La producción nacional de petróleo registró un nuevo máximo, impulsada principalmente por el desarrollo de Vaca Muerta, en un contexto internacional de precios elevados.
La producción de petróleo en Argentina alcanzó en febrero un nuevo récord de 874.000 barriles diarios, lo que representa un crecimiento interanual del 15,9%, según informes del sector. Esta cifra consolida la tendencia expansiva de la actividad hidrocarburífera.
El principal factor detrás del aumento es el desarrollo de Vaca Muerta, que concentra el 68% de la producción de petróleo y el 56% del gas natural del país, con un total de 4.470 pozos activos. La Cuenca Neuquina explica el 77,4% del crudo nacional, con un incremento interanual del 30,4%.
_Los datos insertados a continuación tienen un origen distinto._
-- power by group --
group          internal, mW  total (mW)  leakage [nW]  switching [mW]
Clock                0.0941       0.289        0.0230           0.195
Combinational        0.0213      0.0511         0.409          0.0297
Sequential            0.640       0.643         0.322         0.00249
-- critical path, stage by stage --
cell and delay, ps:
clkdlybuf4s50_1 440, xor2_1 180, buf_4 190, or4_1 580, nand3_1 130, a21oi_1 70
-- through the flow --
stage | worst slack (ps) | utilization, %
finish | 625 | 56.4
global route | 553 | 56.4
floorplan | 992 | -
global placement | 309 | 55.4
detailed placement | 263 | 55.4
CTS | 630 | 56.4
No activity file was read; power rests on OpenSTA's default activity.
**config.mk**
```make
export PLATFORM = sky130hd
export DESIGN_NAME = dm_arbiter
export DESIGN_NICKNAME = d
export VERILOG_FILES = /design/src/rtl/dm_arb_pkg.sv /design/src/rtl/dm_arb_pick.sv /design/src/rtl/dm_arbiter.sv
export SDC_FILE = /design/constraint.sdc
export NUM_CORES = 1
export LEC_CHECK = 0
export BUFFER_PORTS_ARGS = -buffer_cell sky130_fd_sc_hd__clkbuf_2
export CAP_MARGIN = 10
export CORE_AREA = 5 5 88 90
export CTS_CLUSTER_DIAMETER = 120
export CTS_CLUSTER_SIZE = 28
export DETAILED_ROUTE_END_ITERATION = 10
export DIE_AREA = 0 0 93 95
export PLACE_DENSITY = 0.7
export SYNTH_ARGS = -nofsm -noshare
export SYNTH_HDL_FRONTEND = slang
export SYNTH_SLANG_ARGS = --single-unit
```
**constraint.sdc**
```tcl
create_clock -name clk -period 3.6 [get_ports clk]
set_clock_uncertainty 0.2 [all_clocks]
set_input_delay 0.72 -clock clk [delete_from_list [all_inputs] [get_ports clk]]
set_output_delay 0.72 -clock clk [all_outputs]
set_load 0.05 [all_outputs]
```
El contexto global está marcado por tensiones geopolíticas, que han impulsado una fuerte suba del precio del crudo. El barril Brent superó los USD 100 y llegó a escalar hasta USD 119, mientras que el WTI acompañó la tendencia alcista. Uno de los principales riesgos es una eventual interrupción del suministro en el estrecho de Ormuz, por donde circula cerca del 20% del petróleo mundial.
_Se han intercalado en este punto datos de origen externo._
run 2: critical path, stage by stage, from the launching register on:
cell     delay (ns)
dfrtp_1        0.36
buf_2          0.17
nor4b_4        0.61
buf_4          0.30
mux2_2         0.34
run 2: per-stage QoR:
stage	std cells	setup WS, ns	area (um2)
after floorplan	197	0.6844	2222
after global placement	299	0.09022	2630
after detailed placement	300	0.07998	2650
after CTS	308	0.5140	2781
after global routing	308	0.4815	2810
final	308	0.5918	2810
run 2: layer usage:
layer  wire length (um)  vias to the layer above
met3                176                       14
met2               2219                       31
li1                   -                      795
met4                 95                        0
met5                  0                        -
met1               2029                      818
[config.mk]
export PLATFORM = sky130hd
export DESIGN_NAME = pipelined_circular_unshifter
export DESIGN_NICKNAME = d
export VERILOG_FILES = /design/src/rtl/ldpc_cshift_pkg.sv /design/src/rtl/pipelined_circular_unshifter_unrotate_stage.sv /design/src/rtl/pipelined_circular_unshifter.sv
export SDC_FILE = /design/constraint.sdc
export NUM_CORES = 1
export LEC_CHECK = 0
export BUFFER_PORTS_ARGS = -buffer_cell sky130_fd_sc_hd__buf_2
export CORE_AREA = 2 2 378 230
export CTS_CLUSTER_DIAMETER = 120
export DETAILED_ROUTE_END_ITERATION = 16
export DIE_AREA = 0 0 380 232
export GPL_TIMING_DRIVEN = 0
export PLACE_DENSITY = 0.4
export SYNTH_ARGS = -nofsm -noshare
export SYNTH_HDL_FRONTEND = slang
export SYNTH_SLANG_ARGS = --single-unit
[constraint.sdc]
create_clock -name clk -period 16.25 [get_ports clk]
set_clock_uncertainty 0.05 [all_clocks]
set_input_delay 3.25 -clock clk [delete_from_list [all_inputs] [get_ports clk]]
set_output_delay 3.25 -clock clk [all_outputs]
set_load 0.03 [all_outputs]
[src/rtl/ldpc_cshift_pkg.sv]
// Shared constants and helpers for the LDPC circulant shifters.
// Both the right shifter and the unshifter use this package.
package ldpc_cshift_pkg;

  localparam int DEFAULT_MAXZ = 81;

  function automatic int num_stages(input int maxz, input int rotates_per_cycle);
    return ($clog2(maxz) + rotates_per_cycle - 1) / rotates_per_cycle;
  endfunction

  // Rotation contributed by level idx, folded into [0, maxz) so oversized shifts wrap.
  function automatic int rot_amount(input int idx, input int maxz);
    int r;
    r = 1 % maxz;
    for (int i = 0; i < idx; i++) begin
      r = (r * 2) % maxz;
    end
    return r;
  endfunction

endpackage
En este escenario, Argentina gana relevancia como potencial proveedor energético, en un contexto donde los mercados buscan diversificar fuentes. El alza de los precios internacionales mejora la competitividad de las exportaciones locales y abre oportunidades para proyectos estratégicos como el GNL.
A nivel local, el crecimiento de la producción plantea desafíos en términos de infraestructura, transporte y procesamiento, claves para sostener el ritmo de expansión. El desarrollo del sector dependerá de la continuidad de inversiones y de condiciones regulatorias estables.